(Beginning of Material for this exercise)
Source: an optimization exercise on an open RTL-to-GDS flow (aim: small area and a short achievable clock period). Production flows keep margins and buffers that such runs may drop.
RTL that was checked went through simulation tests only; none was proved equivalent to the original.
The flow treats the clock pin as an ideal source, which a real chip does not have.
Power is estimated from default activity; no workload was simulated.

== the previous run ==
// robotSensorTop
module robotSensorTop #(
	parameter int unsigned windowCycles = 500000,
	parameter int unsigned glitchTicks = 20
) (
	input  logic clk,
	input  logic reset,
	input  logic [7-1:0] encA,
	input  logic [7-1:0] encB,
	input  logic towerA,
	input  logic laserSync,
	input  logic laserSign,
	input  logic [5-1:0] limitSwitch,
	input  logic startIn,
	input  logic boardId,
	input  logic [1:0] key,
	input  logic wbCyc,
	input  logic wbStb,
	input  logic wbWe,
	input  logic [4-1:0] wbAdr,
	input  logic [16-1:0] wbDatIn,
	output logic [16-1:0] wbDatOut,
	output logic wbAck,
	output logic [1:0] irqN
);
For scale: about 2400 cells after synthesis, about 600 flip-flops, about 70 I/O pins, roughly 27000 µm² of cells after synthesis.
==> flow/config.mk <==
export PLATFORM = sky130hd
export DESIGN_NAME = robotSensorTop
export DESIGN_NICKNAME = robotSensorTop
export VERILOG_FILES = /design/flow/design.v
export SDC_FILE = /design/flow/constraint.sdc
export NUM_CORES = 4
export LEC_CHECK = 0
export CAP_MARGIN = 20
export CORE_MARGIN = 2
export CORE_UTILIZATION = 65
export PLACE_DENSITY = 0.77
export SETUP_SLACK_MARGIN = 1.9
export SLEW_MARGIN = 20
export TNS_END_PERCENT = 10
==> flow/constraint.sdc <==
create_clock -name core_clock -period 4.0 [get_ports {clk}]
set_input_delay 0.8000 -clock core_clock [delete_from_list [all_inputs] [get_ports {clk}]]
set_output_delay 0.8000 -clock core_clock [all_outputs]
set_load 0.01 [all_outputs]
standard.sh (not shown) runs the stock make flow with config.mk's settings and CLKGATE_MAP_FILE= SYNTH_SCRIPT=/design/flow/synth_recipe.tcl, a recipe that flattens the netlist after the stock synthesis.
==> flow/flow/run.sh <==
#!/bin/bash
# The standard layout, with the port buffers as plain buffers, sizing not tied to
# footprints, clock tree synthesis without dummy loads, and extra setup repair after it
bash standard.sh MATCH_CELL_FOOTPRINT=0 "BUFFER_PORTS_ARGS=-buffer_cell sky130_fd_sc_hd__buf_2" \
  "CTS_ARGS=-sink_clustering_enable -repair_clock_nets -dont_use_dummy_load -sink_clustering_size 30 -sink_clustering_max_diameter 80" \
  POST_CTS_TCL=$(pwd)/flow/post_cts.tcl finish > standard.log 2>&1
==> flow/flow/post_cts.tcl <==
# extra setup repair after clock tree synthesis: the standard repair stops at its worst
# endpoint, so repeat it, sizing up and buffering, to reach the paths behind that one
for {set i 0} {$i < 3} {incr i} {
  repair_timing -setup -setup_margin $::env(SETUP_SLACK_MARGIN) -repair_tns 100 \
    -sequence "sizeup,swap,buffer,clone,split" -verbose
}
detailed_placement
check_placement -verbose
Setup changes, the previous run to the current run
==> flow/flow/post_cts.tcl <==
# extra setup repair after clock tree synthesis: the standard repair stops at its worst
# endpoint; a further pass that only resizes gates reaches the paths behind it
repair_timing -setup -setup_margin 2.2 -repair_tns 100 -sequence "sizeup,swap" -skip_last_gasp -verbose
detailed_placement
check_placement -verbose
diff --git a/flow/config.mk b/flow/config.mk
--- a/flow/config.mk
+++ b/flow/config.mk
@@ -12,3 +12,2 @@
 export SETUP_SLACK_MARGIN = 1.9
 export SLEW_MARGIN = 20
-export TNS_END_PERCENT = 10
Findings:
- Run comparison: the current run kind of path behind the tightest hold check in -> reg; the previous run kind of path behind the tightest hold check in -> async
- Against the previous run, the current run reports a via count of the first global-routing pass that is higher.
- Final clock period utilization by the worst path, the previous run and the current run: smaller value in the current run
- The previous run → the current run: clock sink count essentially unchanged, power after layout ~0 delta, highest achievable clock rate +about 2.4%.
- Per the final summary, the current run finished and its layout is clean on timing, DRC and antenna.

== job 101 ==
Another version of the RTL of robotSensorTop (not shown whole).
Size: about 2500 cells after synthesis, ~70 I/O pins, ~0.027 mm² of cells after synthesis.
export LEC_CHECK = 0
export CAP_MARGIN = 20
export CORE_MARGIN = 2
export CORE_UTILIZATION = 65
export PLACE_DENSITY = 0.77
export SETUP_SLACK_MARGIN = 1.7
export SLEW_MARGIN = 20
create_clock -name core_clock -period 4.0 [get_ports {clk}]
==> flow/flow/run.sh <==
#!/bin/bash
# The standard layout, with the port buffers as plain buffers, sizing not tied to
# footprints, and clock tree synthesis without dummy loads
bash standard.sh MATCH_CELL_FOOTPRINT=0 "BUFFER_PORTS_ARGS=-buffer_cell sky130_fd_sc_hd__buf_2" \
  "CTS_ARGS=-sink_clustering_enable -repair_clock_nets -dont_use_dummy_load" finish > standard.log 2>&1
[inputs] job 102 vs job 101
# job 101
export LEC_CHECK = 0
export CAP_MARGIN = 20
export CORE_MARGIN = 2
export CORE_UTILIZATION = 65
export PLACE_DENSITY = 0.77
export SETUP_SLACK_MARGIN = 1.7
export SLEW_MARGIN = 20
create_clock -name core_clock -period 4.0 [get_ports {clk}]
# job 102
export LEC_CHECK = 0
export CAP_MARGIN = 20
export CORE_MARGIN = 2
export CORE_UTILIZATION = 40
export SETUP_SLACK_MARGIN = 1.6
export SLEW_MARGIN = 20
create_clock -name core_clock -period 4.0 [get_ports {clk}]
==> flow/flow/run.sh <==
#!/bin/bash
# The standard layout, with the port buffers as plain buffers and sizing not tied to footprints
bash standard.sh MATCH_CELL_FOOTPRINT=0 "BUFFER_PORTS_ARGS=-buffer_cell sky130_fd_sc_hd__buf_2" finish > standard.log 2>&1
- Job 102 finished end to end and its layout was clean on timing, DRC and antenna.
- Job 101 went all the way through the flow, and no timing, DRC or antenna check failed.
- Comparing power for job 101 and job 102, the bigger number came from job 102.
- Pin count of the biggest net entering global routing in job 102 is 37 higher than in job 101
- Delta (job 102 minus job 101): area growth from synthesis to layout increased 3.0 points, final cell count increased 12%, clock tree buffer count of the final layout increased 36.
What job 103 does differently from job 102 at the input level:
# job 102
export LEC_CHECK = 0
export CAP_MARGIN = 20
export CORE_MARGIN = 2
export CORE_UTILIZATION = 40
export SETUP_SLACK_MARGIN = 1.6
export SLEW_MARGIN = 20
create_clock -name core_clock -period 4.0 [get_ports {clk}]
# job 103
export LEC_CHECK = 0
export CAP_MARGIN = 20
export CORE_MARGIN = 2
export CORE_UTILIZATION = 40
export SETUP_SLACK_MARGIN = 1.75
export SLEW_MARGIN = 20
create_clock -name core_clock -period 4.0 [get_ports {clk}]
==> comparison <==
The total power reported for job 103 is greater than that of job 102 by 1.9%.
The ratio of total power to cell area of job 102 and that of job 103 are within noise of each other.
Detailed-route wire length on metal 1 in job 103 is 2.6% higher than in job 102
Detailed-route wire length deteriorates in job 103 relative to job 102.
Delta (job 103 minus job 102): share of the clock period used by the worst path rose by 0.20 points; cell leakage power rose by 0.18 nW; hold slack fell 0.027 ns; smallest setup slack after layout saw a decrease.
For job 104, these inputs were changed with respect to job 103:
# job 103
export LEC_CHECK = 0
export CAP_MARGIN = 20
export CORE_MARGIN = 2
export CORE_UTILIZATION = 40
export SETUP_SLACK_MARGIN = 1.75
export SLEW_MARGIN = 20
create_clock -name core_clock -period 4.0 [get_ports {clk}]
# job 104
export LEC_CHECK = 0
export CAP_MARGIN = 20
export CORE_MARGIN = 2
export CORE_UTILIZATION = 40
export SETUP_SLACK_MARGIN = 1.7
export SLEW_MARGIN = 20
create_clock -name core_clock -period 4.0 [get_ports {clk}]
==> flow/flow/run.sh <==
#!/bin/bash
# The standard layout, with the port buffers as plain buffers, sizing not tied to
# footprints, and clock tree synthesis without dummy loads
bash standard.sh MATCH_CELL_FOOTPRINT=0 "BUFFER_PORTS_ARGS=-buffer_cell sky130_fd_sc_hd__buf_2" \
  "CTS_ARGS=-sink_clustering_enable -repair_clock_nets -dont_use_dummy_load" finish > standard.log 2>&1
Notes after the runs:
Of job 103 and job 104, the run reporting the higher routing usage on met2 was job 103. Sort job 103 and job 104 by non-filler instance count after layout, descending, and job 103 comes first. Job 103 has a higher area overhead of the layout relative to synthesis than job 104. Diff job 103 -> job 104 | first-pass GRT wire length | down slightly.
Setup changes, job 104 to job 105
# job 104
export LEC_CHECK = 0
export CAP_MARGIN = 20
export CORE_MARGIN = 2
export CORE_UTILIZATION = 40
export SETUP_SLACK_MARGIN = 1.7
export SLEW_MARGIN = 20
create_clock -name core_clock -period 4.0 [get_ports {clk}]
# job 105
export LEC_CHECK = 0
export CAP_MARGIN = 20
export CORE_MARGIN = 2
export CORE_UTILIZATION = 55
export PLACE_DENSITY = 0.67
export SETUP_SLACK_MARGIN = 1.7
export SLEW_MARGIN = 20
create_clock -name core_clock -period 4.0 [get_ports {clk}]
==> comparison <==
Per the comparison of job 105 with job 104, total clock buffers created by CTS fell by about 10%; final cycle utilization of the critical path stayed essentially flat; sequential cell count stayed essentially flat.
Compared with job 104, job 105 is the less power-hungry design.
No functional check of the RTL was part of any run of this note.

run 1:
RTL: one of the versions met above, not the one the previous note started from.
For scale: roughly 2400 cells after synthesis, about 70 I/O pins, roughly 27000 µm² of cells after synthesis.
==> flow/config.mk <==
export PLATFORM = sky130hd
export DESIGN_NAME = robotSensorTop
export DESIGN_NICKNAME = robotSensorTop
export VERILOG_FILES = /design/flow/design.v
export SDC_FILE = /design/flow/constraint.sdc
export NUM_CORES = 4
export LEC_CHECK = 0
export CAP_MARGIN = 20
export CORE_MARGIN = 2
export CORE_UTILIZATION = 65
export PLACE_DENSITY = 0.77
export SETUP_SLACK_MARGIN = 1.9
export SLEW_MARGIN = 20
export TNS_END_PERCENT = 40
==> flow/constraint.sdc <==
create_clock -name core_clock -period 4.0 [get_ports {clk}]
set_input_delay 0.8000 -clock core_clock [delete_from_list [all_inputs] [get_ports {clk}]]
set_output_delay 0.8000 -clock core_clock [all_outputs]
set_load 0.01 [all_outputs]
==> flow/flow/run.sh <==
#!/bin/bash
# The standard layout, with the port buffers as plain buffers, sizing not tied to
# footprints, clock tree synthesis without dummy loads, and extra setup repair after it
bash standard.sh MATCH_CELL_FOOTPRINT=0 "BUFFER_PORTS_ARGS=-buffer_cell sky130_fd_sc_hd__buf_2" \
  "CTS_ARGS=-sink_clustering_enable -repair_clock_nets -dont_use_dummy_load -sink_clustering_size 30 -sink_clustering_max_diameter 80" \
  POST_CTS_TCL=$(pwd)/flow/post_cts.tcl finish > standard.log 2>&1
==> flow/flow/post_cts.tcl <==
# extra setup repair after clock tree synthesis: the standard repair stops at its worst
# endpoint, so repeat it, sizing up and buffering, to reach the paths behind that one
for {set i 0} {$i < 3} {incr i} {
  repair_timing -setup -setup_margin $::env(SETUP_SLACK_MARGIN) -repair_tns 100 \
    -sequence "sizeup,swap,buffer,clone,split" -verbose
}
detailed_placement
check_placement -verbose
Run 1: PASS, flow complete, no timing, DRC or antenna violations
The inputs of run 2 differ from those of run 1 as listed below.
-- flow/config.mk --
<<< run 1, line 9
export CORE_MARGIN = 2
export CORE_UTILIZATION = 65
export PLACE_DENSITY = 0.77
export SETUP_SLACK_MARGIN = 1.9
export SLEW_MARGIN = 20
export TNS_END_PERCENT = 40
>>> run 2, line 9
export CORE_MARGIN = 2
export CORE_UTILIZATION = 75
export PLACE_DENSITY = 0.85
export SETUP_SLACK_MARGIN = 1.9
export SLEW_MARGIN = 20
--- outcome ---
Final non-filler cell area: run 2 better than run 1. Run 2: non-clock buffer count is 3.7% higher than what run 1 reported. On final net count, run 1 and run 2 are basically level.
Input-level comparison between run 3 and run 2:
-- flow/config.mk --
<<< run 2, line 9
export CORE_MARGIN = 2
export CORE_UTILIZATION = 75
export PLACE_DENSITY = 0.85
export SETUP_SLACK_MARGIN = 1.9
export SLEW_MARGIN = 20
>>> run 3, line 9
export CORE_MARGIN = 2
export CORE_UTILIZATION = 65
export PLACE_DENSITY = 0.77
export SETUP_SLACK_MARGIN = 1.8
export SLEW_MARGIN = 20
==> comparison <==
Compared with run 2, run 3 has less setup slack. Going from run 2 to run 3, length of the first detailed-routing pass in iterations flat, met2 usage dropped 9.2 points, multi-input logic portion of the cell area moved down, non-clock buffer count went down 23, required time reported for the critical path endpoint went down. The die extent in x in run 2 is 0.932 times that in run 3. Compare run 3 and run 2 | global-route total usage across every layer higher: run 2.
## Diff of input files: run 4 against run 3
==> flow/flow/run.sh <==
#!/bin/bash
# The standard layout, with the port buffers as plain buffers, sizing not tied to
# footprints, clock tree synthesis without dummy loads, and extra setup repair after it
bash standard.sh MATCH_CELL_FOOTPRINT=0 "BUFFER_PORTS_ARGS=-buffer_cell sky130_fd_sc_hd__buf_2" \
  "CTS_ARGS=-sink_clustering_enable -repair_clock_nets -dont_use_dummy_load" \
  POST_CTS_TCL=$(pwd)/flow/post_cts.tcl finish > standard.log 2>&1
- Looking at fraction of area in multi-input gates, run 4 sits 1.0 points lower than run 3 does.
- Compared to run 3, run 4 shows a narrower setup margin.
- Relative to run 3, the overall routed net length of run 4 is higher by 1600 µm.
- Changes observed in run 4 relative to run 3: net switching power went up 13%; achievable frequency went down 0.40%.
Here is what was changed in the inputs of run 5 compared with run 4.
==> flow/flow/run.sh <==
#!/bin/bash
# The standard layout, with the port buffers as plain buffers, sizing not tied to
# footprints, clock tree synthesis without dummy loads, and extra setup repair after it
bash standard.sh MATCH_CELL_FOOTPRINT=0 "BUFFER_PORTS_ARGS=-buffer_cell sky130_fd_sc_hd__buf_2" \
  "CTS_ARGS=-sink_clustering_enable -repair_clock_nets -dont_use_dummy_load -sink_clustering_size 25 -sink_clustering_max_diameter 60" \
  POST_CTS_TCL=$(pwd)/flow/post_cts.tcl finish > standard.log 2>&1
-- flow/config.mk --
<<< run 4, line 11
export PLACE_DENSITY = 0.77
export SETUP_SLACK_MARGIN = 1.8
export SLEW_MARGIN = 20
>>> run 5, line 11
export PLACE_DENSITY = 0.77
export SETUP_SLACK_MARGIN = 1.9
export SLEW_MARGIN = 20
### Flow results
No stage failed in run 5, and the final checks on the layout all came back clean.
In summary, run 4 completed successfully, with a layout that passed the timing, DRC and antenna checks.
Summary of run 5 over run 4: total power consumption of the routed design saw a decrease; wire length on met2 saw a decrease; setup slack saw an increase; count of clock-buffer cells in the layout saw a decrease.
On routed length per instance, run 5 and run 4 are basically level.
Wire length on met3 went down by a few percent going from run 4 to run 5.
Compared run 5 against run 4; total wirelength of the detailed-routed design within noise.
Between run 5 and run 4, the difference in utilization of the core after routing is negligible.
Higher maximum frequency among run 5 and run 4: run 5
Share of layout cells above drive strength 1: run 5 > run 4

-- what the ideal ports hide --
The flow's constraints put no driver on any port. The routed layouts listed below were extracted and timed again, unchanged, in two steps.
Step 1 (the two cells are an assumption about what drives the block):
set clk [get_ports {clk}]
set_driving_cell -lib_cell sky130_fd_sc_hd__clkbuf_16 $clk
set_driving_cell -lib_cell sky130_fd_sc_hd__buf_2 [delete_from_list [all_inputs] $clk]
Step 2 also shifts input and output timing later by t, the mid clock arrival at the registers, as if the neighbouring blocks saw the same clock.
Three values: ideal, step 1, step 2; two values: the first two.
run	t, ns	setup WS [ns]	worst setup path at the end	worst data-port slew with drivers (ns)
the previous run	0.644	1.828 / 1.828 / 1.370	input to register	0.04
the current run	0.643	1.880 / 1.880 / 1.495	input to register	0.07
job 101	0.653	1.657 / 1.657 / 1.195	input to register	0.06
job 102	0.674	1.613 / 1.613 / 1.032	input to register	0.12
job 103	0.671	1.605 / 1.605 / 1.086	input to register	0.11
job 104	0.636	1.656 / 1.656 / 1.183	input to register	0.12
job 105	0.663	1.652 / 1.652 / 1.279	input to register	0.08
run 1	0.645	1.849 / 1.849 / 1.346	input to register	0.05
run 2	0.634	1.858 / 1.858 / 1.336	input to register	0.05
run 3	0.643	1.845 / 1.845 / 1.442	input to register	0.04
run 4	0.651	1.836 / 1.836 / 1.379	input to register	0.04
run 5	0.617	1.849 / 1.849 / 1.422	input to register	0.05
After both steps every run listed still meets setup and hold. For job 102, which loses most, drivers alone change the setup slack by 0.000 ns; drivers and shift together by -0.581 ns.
(End of Material for this exercise)
Work instruction.
Whenever "which" occurs in a line of the entries, copy that line.

Response below.
The flow treats the clock pin as an ideal source, which a real chip does not have.
After both steps every run listed still meets setup and hold. For job 102, which loses most, drivers alone change the setup slack by 0.000 ns; drivers and shift together by -0.581 ns.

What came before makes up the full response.